No exagero. Todas las tiranías del futuro se harán en nombre de nuestra salud y de nuestra seguridad, hasta llegar a  aquella realidad que ya nos anticipaba Clive Lewis hace 70 años, un paisaje donde verdugos de barba blanca, todos ellos médicos y psicólogos, advertían al reo: ¡Pero, querido amigo, si nosotros nos pretendemos juzgarle: sólo queremos curarle. No le juzgamos por conducir de forma temeraria, simplemente le prohibimos correr para que no le suceda nada. Y si no lo hace, tampoco le juzgaremos: sólo le condenaremos en forma de sanciones, incapacitación para conducir o, sencillamente, cárcel. Y así con todo: no le juzgamos por tener buen apetito, pero si usted engorda le sancionaremos y si usted permite que su hijo esté gordo le retiraremos la patria potestad, se lo secuestraremos. Insisto, aún cuando el resultado sea el mismo, el fin no justifica los medios. Libertad cristiana es lo que Juan Pablo II reprochó al dictador chileno Pinochet: Hay que dejar a la gente libertad para equivocarse.
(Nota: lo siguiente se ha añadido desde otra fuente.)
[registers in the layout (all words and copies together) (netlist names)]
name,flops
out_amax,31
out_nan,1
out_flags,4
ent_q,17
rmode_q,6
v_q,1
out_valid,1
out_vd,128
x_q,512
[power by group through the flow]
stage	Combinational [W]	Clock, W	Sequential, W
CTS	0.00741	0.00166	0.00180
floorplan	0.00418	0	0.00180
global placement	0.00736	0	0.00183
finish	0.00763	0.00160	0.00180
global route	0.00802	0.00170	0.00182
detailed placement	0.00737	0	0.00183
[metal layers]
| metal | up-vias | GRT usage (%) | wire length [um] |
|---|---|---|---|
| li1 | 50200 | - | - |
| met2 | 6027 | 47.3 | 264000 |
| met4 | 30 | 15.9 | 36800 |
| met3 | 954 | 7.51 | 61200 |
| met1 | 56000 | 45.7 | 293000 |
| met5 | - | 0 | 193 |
This is an optimization exercise on Yosys and OpenROAD, whose aim is small area, not a production implementation. In this exercise RTL edits were held to simulation tests only and were not proved equivalent to the original. No activity file was given, so power comes from the tool's default toggle rates.

==> inputs of amber <==
==> flow/design.v <==
module sdm_channel (
    input  wire               clk,
    input  wire               rst,         
    input  wire               en,          
    input  wire               bit_stb,     
    input  wire               bit_in,      
    input  wire               catch_stb,   
    input  wire        [7:0]  tag_in,      
    input  wire        [8:0]  cfg_r,       
    input  wire        [1:0]  cfg_pord,    
    input  wire        [5:0]  cfg_m,       
    input  wire        [1:0]  cfg_deb,     
    input  wire signed [17:0] thr_hi,
    input  wire        [7:0]  hyst_hi,
    input  wire signed [17:0] thr_lo,
    input  wire        [7:0]  hyst_lo,
    input  wire signed [24:0] ofs,         
    output reg                res_stb,
    output wire signed [24:0] res_value,
    output reg                res_valid,
    output reg                res_err,
    output reg         [7:0]  res_tag,
    output reg                pout_stb,
    output wire signed [17:0] prot_p,
    output reg                prot_hi,
    output reg                prot_lo,
    output wire               stuck
);
    localparam HN = 258;    
    wire act       = en & ~rst;
    wire bit_now   = act & bit_stb;
    wire catch_now = act & catch_stb;
    function ge9;
        input [8:0] a, b;
        integer k;
        reg c;
        begin
            c = 1'b1;
            for (k = 0; k < 9; k = k + 1)
                c = (a[k] & ~b[k]) | (c & (a[k] | ~b[k]));
            ge9 = c;
        end
    endfunction
    wire [8:0] rp2 = cfg_r + 9'd2;
    function [8:0] div3;   
        input [8:0] v;
        integer k;
        reg [1:0] r;
        reg [2:0] t;
        reg ge;
        begin
            r = 2'd0;
            div3 = 9'd0;
            for (k = 8; k >= 0; k = k - 1) begin
                t  = {r, v[k]};
                ge = t[2] | (t[1] & t[0]);
                if (k < 7) div3[k] = ge;
                r  = ge ? {t[2] & t[0], t[2] & ~t[0]} : t[1:0];
            end
            div3[8:7] = r;
        end
    endfunction
    wire [8:0] dv   = div3(rp2);
    wire [6:0] len1 = dv[6:0];
    wire [1:0] e    = dv[8:7];
    function integer fmap;
        input integer i, lo, hi, nb;
        integer s, base, top;
        begin
            fmap = i;
            for (s = nb - 1; s >= 0; s = s - 1) begin
                base = (fmap >> s) << s;
                top  = base + (1 << s) - 1;
                if (top < lo || base > hi) fmap = fmap ^ (1 << s);
            end
        end
    endfunction
    reg [HN-1:0] h;
    always @(posedge clk)
        if (bit_now) h <= {h[HN-2:0], bit_in};
    reg [8:0] cnt;    
    always @(posedge clk)
        if (!act) cnt <= 9'd0;
        else if (bit_now && !(cnt[8] & cnt[1])) cnt <= cnt + 9'd1;
    wire [127:0] lA, lB, lC;
    wire [31:0]  lM, l2M, l3M;
    genvar gi;
    generate
        for (gi = 0; gi < 128; gi = gi + 1) begin : g_lc
            assign lA[gi] = h[1 * fmap(gi, 6, 86, 7) - 1];
            assign lB[gi] = h[2 * fmap(gi, 6, 86, 7) - 1];
            assign lC[gi] = h[3 * fmap(gi, 6, 86, 7) - 1];
        end
        for (gi = 0; gi < 32; gi = gi + 1) begin : g_lp
            assign lM[gi]  = h[1 * ((gi < 4) ? 32 : gi) - 1];
            assign l2M[gi] = h[2 * ((gi < 4) ? 32 : gi) - 1];
            assign l3M[gi] = h[3 * ((gi < 4) ? 32 : gi) - 1];
        end
    endgenerate
    wire [8:0] len1x3 = {1'b0, len1, 1'b0} + {2'd0, len1};
    wire [7:0] mx3    = {1'b0, cfg_m, 1'b0} + {2'd0, cfg_m};
    wire [1:0] tA0 = {ge9(cnt, {2'd0, len1}),        lA[len1]};
    wire [1:0] tB0 = {ge9(cnt, {1'b0, len1, 1'b0}),  lB[len1]};
    wire [1:0] tC0 = {ge9(cnt, len1x3),              lC[len1]};
    wire [1:0] tM0 = {ge9(cnt, {3'd0, cfg_m}),       lM[cfg_m[4:0]]};
    wire [1:0] tN0 = {ge9(cnt, {2'd0, cfg_m, 1'b0}), l2M[cfg_m[4:0]]};
    wire [1:0] tP0 = {ge9(cnt, {1'b0, mx3}),         l3M[cfg_m[4:0]]};
    wire [1:0] t1  = {cnt != 9'd0,          h[0]};
    wire [1:0] t2  = {cnt[8:1] != 8'd0,     h[1]};
    reg [1:0] tA1, tA2, tB1, tB2, tC1, tC2, tM1, tM2, tN1;
    always @(posedge clk)
        if (!act) begin
            tA1 <= 2'd0; tA2 <= 2'd0;
            tB1 <= 2'd0; tB2 <= 2'd0;
            tC1 <= 2'd0; tC2 <= 2'd0;
            tM1 <= 2'd0; tM2 <= 2'd0;
            tN1 <= 2'd0;
        end else if (bit_now) begin
            tA1 <= tA0; tA2 <= tA1;
            tB1 <= tB0; tB2 <= tB1;
            tC1 <= tC0; tC2 <= tC1;
            tM1 <= tM0; tM2 <= tM1;
            tN1 <= tN0;
        end
    wire [1:0] tAe = e[1] ? tA2 : e[0] ? tA1 : tA0;
    wire [1:0] tBe = e[1] ? tB2 : e[0] ? tB1 : tB0;
    wire [1:0] tCe = e[1] ? tC2 : e[0] ? tC1 : tC0;
    function signed [2:0] tv;    
        input [1:0] t;
        tv = t[1] ? (t[0] ? 3'sd1 : -3'sd1) : 3'sd0;
    endfunction
    wire signed [2:0] bnew = bit_in ? 3'sd1 : -3'sd1;
    wire signed [4:0] xc = bnew - 2 * tv(tA0) + tv(tB0) - tv(tAe)
                         + 2 * tv(tBe) - tv(tCe);
    reg  signed [9:0]  ca;     
    reg  signed [14:0] cb;     
    reg  signed [20:0] cs;     
    wire signed [9:0]  ca_n = ca + xc;
    wire signed [14:0] cb_n = cb + ca_n;
    wire signed [20:0] cs_n = cs + cb_n;
    always @(posedge clk)
        if (!act) begin
            ca <= 10'sd0; cb <= 15'sd0; cs <= 21'sd0;
        end else if (bit_now) begin
            ca <= ca_n; cb <= cb_n; cs <= cs_n;
        end
    wire p1 = cfg_pord == 2'd1;
    wire p2 = cfg_pord == 2'd2;
    wire p3 = cfg_pord == 2'd3;
    wire signed [4:0] xp =
          (p1 ? bnew - 2 * tv(t1) + tv(t2) - tv(tM0) + 2 * tv(tM1) - tv(tM2) : 5'sd0)
        + (p2 ? bnew - tv(t1) - 2 * tv(tM0) + 2 * tv(tM1) + tv(tN0) - tv(tN1) : 5'sd0)
        + (p3 ? bnew - 3 * tv(tM0) + 3 * tv(tN0) - tv(tP0) : 5'sd0);
    reg  signed [8:0]  q1;     
    reg  signed [12:0] q2;     
    reg  signed [16:0] q3;     
    wire signed [8:0]  q1_n = q1 + xp;
    wire signed [12:0] q2_n = q2 + q1_n;
    wire signed [16:0] q3_n = q3 + q2_n;
    always @(posedge clk)
        if (!act) begin
            q1 <= 9'sd0; q2 <= 13'sd0; q3 <= 17'sd0;
        end else if (bit_now) begin
            q1 <= q1_n; q2 <= q2_n; q3 <= q3_n;
        end
    assign prot_p = q3;
    wire signed [18:0] hi_lvl = thr_hi - (prot_hi ? $signed({1'b0, hyst_hi}) : 19'sd0);
    wire signed [18:0] lo_lvl = thr_lo + (prot_lo ? $signed({1'b0, hyst_lo}) : 19'sd0);
    function sge19;
        input [18:0] a, b;
        input c0;
        integer k;
        reg c;
        reg [18:0] aa, bb;
        begin
            aa = a ^ 19'h40000;
            bb = ~(b ^ 19'h40000);
            c  = ~c0;
            for (k = 0; k < 19; k = k + 1)
                c = (aa[k] & bb[k]) | (c & (aa[k] | bb[k]));
            sge19 = c;
        end
    endfunction
    wire [18:0] pe = {{2{q3_n[16]}}, q3_n};
    wire hi_ge = sge19(pe, hi_lvl, prot_hi);
    wire hi_cond = prot_hi ? ~hi_ge : hi_ge;
    wire lo_ge = sge19(lo_lvl, pe, prot_lo);
    wire lo_cond = prot_lo ? ~lo_ge : lo_ge;
    reg [1:0] hi_cnt, lo_cnt;    
    always @(posedge clk)
        if (!act) begin
            prot_hi <= 1'b0; prot_lo <= 1'b0;
            hi_cnt  <= 2'd0; lo_cnt  <= 2'd0;
        end else if (bit_now && cfg_pord != 2'd0) begin
            if (prot_hi) begin
                if (hi_cond) prot_hi <= 1'b0;
            end else if (!hi_cond) begin
                hi_cnt <= 2'd0;
            end else if (hi_cnt == cfg_deb) begin
                prot_hi <= 1'b1;
                hi_cnt  <= 2'd0;
            end else begin
                hi_cnt <= hi_cnt + 2'd1;
            end
            if (prot_lo) begin
                if (lo_cond) prot_lo <= 1'b0;
            end else if (!lo_cond) begin
                lo_cnt <= 2'd0;
            end else if (lo_cnt == cfg_deb) begin
                prot_lo <= 1'b1;
                lo_cnt  <= 2'd0;
            end else begin
                lo_cnt <= lo_cnt + 2'd1;
            end
        end
    reg  [6:0] run;
    wire [6:0] run_n = (cnt != 9'd0 && bit_in == h[0])
                       ? (run[6] ? run : run + 7'd1) : 7'd1;
    always @(posedge clk)
        if (!act) run <= 7'd0;
        else if (bit_now) run <= run_n;
    assign stuck = run[6];
    always @(posedge clk)
        if (!act) pout_stb <= 1'b0;
        else      pout_stb <= bit_now;
    reg  [3:0]  gs;
    reg  [19:0] z;
    wire [6:0]  len3 = len1 + {5'd0, e};
    wire [8:0]  dig  = (z[19] ? {len1, 1'b0} : 9'd0) + (z[18] ? {2'd0, len1} : 9'd0);
    always @(posedge clk)
        if (!act) begin
            gs <= 4'd0;
            z  <= {1'b0, len3, 12'd0};
        end else if (gs != 4'd14) begin
            gs <= gs + 4'd1;
            z  <= {z[17:0], 2'b00} + {11'd0, dig};
        end
    wire [19:0] gain = z;
    wire [6:0] run_c = bit_now ? run_n : run;
    wire       full  = ge9(cnt, cfg_r) | (bit_now & ge9(cnt + 9'd1, cfg_r));
    reg  signed [24:0] ofs_q;
    always @(posedge clk) begin
        if (!act) res_stb <= 1'b0;
        else      res_stb <= catch_now;
        if (catch_now) begin
            res_valid <= full;
            res_err   <= full & run_c[6];
            res_tag   <= tag_in;
            ofs_q     <= ofs;
        end
    end
    wire signed [25:0] raw = $signed({cs, 4'b0000}) - ofs_q;
    wire [21:0] rh = raw[25:4];
    wire        nz = raw[3:0] != 4'd0;
    function sge22;
        input [21:0] a, b;
        input c0;
        integer k;
        reg c;
        reg [21:0] aa, bb;
        begin
            aa = a ^ 22'h200000;
            bb = ~(b ^ 22'h200000);
            c  = c0;
            for (k = 0; k < 22; k = k + 1)
                c = (aa[k] & bb[k]) | (c & (aa[k] | bb[k]));
            sge22 = c;
        end
    endfunction
    wire        up  = sge22(rh, {2'b00, gain}, nz);
    wire        dn  = ~sge22(rh, ~{2'b00, gain}, 1'b0);    
    wire [19:0] ngain = ~gain + 20'd1;
    wire [24:0] sat = up ? {1'b0, gain, 4'b0000} :
                      dn ? {1'b1, ngain, 4'b0000} : raw[24:0];
    assign res_value = res_valid ? sat : 25'sd0;
endmodule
¿La humanidad ya está preparada para este tipo de tiranía en nombre de nuestra salud y de nuestra seguridad? ¡Por supuesto que sí! En España, un ejemplo entre muchos, no tienen más que reparar en las campañas agobiantes de la Dirección General de Tráfico, dirigidas por un entrañable profeta, llamada Pere Navarro. Es un hombre que se desvive por los demás, siempre puedes distinguir a los demás, a todos los automovilistas españoles, por su expresión de acosados. Pero todos, también esos automovilistas, aplauden a don Pere. ¿Por qué? Porque sus incumplibles y agobiantes normas de tráfico, con la correspondiente porra de sanciones y multas, nos esclavizan por nuestro bien y reducen los accidentes de tráfico.

Occidente se ha convertido en un rebaño de borregos. Pueblo que  sería capaz de un nuevo genocidio judío por decir algo- si don Pere nos convenciera de que así viviremos más seguros, por no citar que, si se quieren evitar los accidentes de tráfico, hay otra forma que la de multar con entusiasmo: suprimir los automóviles o hacer fabricar coches que no corran a más de 50 por hora. La ecuación es perfecta, cuanto más reduzcas la libertad más aumentarás la seguridad.

Pero esa no es la esperanza cristiana de la que habla Benedicto XVI en el Coliseo. La esperanza de Cristo corre pareja a nuestra naturaleza de hombres libres, capaces de caer y levantarse, de equivocarse y corregir el rumbo, de comportarse como demonios pero también como ángeles. Es la lógica de la libertad y de la esperanza. ¿Por qué? Porque nuestro Dios nos enseñó a salir del sepulcro, por eso no le tememos a la muerte.